> [Record excerpts]:
Background: an optimization exercise with open tools, aiming at small area, a short achievable clock period and few clock cycles per item. Do not read the settings as production practice. The RTL was checked by simulation tests, not by an equivalence proof against the original design.

rev 12:
## CHIP
module CHIP(CLK, RESET, ENABLE, DATA_IN, DATA_OUT, READY);
input           CLK;
input           RESET;
input           ENABLE;
input   [7:0]   DATA_IN;
output  [7:0]   DATA_OUT;
output          READY;
reg     [7:0]   DATA_OUT;
reg             READY;
reg     [4:0]   ph;
reg             stp;         
reg             st6;         
reg     [3:0]   one, two, neg;   
reg     [3:0]   onb, twb, ngb;   
reg             lo8;         
reg             enc;         
reg             e8;          
reg             e14;         
reg             st0;         
reg             r10;         
reg             stk;         
reg             x16;         
reg             x17;         
reg             o23;         
reg             o24;         
reg     [63:0]  A;
reg     [7:0]   bb;          
reg     [3:0]   eblo;        
reg     [53:0]  S;
reg     [53:0]  C;
reg     [7:0]   S_lo;
reg     [7:0]   C_lo;
reg             rcar;
reg             sticky;
  ...
Size in the first run: roughly 1700 cells after synthesis, about 280 flip-flops, roughly 18000 µm² of cells after synthesis.
==> flow/config.mk <==
export PLATFORM = sky130hd
export DESIGN_NAME = CHIP
export DESIGN_NICKNAME = CHIP
export VERILOG_FILES = /design/flow/design.v
export SDC_FILE = /design/flow/constraint.sdc
export NUM_CORES = 4
export LEC_CHECK = 0
export CAP_MARGIN = 20
export CORE_MARGIN = 2
export CORE_UTILIZATION = 65
export SETUP_SLACK_MARGIN = 5
export SLEW_MARGIN = 20
export SYNTH_HIERARCHICAL = 1
export SYNTH_MINIMUM_KEEP_SIZE = 0
==> flow/constraint.sdc <==
create_clock -name core_clock -period 8.0 [get_ports {CLK}]
set_input_delay 1.6000 -clock core_clock [delete_from_list [all_inputs] [get_ports {CLK}]]
set_output_delay 1.6000 -clock core_clock [all_outputs]
set_load 0.01 [all_outputs]
standard.sh (not shown) runs the stock make flow with config.mk's settings and CLKGATE_MAP_FILE= SYNTH_SCRIPT=/design/flow/synth_recipe.tcl, a recipe that flattens the netlist after the stock synthesis.
==> flow/flow/run.sh <==
#!/bin/bash
# Layout flow: the standard flow (standard.sh), unchanged for synthesis and
# floorplan/power grid, with these settings for the steps after synthesis:
#  - the delay cells (clkdlybuf4s*, dlygate4sd*, dlymetal6s*) join the platform's
#    don't-use list, so that port, fanout and repair buffers are plain buffers;
#  - timing repair may change a cell's footprint (MATCH_CELL_FOOTPRINT=0);
#  - timing repair aims 0.4 ns beyond the clock period (SETUP_SLACK_MARGIN=5.4)
#    using sizing, pin swaps and cloning only.
# Each step's output goes to a log file in the folder the flow runs in; ORFS keeps
# its own logs under orfs/logs.
set -euo pipefail
cd "$(dirname "$0")/.."
PLATFORM_DONT_USE="sky130_fd_sc_hd__probe_p_8 sky130_fd_sc_hd__probec_p_8 sky130_fd_sc_hd__lpflow_bleeder_1 sky130_fd_sc_hd__lpflow_clkbufkapwr_1 sky130_fd_sc_hd__lpflow_clkbufkapwr_16 sky130_fd_sc_hd__lpflow_clkbufkapwr_2 sky130_fd_sc_hd__lpflow_clkbufkapwr_4 sky130_fd_sc_hd__lpflow_clkbufkapwr_8 sky130_fd_sc_hd__lpflow_clkinvkapwr_1 sky130_fd_sc_hd__lpflow_clkinvkapwr_16 sky130_fd_sc_hd__lpflow_clkinvkapwr_2 sky130_fd_sc_hd__lpflow_clkinvkapwr_4 sky130_fd_sc_hd__lpflow_clkinvkapwr_8 sky130_fd_sc_hd__lpflow_decapkapwr_12 sky130_fd_sc_hd__lpflow_decapkapwr_3 sky130_fd_sc_hd__lpflow_decapkapwr_4 sky130_fd_sc_hd__lpflow_decapkapwr_6 sky130_fd_sc_hd__lpflow_decapkapwr_8 sky130_fd_sc_hd__lpflow_inputiso0n_1 sky130_fd_sc_hd__lpflow_inputiso0p_1 sky130_fd_sc_hd__lpflow_inputiso1n_1 sky130_fd_sc_hd__lpflow_inputiso1p_1 sky130_fd_sc_hd__lpflow_inputisolatch_1 sky130_fd_sc_hd__lpflow_isobufsrc_1 sky130_fd_sc_hd__lpflow_isobufsrc_16 sky130_fd_sc_hd__lpflow_isobufsrc_2 sky130_fd_sc_hd__lpflow_isobufsrc_4 sky130_fd_sc_hd__lpflow_isobufsrc_8 sky130_fd_sc_hd__lpflow_isobufsrckapwr_16 sky130_fd_sc_hd__lpflow_lsbuf_lh_hl_isowell_tap_1 sky130_fd_sc_hd__lpflow_lsbuf_lh_hl_isowell_tap_2 sky130_fd_sc_hd__lpflow_lsbuf_lh_hl_isowell_tap_4 sky130_fd_sc_hd__lpflow_lsbuf_lh_isowell_4 sky130_fd_sc_hd__lpflow_lsbuf_lh_isowell_tap_1 sky130_fd_sc_hd__lpflow_lsbuf_lh_isowell_tap_2 sky130_fd_sc_hd__lpflow_lsbuf_lh_isowell_tap_4"
DELAY_CELLS="sky130_fd_sc_hd__clkdlybuf4s15_1 sky130_fd_sc_hd__clkdlybuf4s15_2 sky130_fd_sc_hd__clkdlybuf4s18_1 sky130_fd_sc_hd__clkdlybuf4s18_2 sky130_fd_sc_hd__clkdlybuf4s25_1 sky130_fd_sc_hd__clkdlybuf4s25_2 sky130_fd_sc_hd__clkdlybuf4s50_1 sky130_fd_sc_hd__clkdlybuf4s50_2 sky130_fd_sc_hd__dlygate4sd1_1 sky130_fd_sc_hd__dlygate4sd2_1 sky130_fd_sc_hd__dlygate4sd3_1 sky130_fd_sc_hd__dlymetal6s2s_1 sky130_fd_sc_hd__dlymetal6s4s_1 sky130_fd_sc_hd__dlymetal6s6s_1"
bash standard.sh synth > synth.log 2>&1
bash standard.sh "DONT_USE_CELLS=$PLATFORM_DONT_USE $DELAY_CELLS" MATCH_CELL_FOOTPRINT=0 \
    SETUP_SLACK_MARGIN=5.4 SETUP_MOVE_SEQUENCE=sizeup,swap,clone finish > layout.log 2>&1
Rev 12: full flow OK, the timing, DRC and antenna checks passed
Testbench counts of rev 12, summed over its fixed seeds: cycles 9,984, items 384.
#### Input delta (rev 13 over rev 12)
-- flow/flow/run.sh --
<<< rev 12, line 6
#  - timing repair may change a cell's footprint (MATCH_CELL_FOOTPRINT=0);
#  - timing repair aims 0.4 ns beyond the clock period (SETUP_SLACK_MARGIN=5.4)
#    using sizing, pin swaps and cloning only.
# Each step's output goes to a log file in the folder the flow runs in; ORFS keeps
# its own logs under orfs/logs.
>>> rev 13, line 6
#  - timing repair may change a cell's footprint (MATCH_CELL_FOOTPRINT=0);
#  - timing repair aims 0.4 ns beyond the clock period (SETUP_SLACK_MARGIN=5.4)
#    using sizing, pin swaps and cloning only;
#  - clock tree synthesis clusters up to 24 sinks within 60 um per leaf buffer
#    and inserts no dummy loads (CTS_ARGS).
# Each step's output goes to a log file in the folder the flow runs in; ORFS keeps
# its own logs under orfs/logs.
<<< rev 12, line 15
bash standard.sh synth > synth.log 2>&1
bash standard.sh "DONT_USE_CELLS=$PLATFORM_DONT_USE $DELAY_CELLS" MATCH_CELL_FOOTPRINT=0 \
    SETUP_SLACK_MARGIN=5.4 SETUP_MOVE_SEQUENCE=sizeup,swap,clone finish > layout.log 2>&1
>>> rev 13, line 17
bash standard.sh synth > synth.log 2>&1
bash standard.sh "DONT_USE_CELLS=$PLATFORM_DONT_USE $DELAY_CELLS" MATCH_CELL_FOOTPRINT=0 \
    SETUP_SLACK_MARGIN=5.4 SETUP_MOVE_SEQUENCE=sizeup,swap,clone \
    "CTS_ARGS=-sink_clustering_enable -repair_clock_nets -dont_use_dummy_load -sink_clustering_size 24 -sink_clustering_max_diameter 60" \
    finish > layout.log 2>&1
Results
Delta (rev 13 minus rev 12): adder-cell area share of the yosys netlist comparable, worst stage delay on the critical path increased by 0.02 ns relative to the old numbers, final routed wirelength across all metal layers went down 1.6%.
Looking at the reports, rev 13 completed the entire flow and the layout it produced met the timing, DRC and antenna checks.

afterwards: timing with drivers on the ports:
No port has a modelled driver above. Below, the same layouts with a new extraction and two added sets of constraints.
Step 1 assumes that a clkbuf_16 drives the clock port and a buf_2 every other input.
Step 2 adds t to the input delays and takes it off the output delays; t is the mean of the earliest and latest rising clock arrival at the registers after step 1. Input paths then give back, and output paths get back, about the clock's delay inside the block.
Three values: ideal ports, drivers, drivers and shift; two values: the first two.
| run | t, ns | setup WS [ns] | worst setup path after step 2 | cell pins on the clock port's net |
|---|---|---|---|---|
| rev 12 | 0.569 | 5.368 / 5.368 / 5.093 | input to register | 1 |
| rev 13 | 0.584 | 5.363 / 5.363 / 5.087 | input to register | 1 |
After both steps every run listed still meets setup and hold. For rev 13, which loses most, drivers alone change the setup slack by 0.000 ns; drivers and shift together by -0.276 ns.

> [What to produce]:
From the listing above, output exactly the run of lines that starts with the line containing "export DESIGN_NICKNAME = CHIP" and ends with the line containing "export SLEW_MARGIN = 20".

> [Solution for this exercise]:
export DESIGN_NICKNAME = CHIP
export VERILOG_FILES = /design/flow/design.v
export SDC_FILE = /design/flow/constraint.sdc
export NUM_CORES = 4
export LEC_CHECK = 0
export CAP_MARGIN = 20
export CORE_MARGIN = 2
export CORE_UTILIZATION = 65
export SETUP_SLACK_MARGIN = 5
export SLEW_MARGIN = 20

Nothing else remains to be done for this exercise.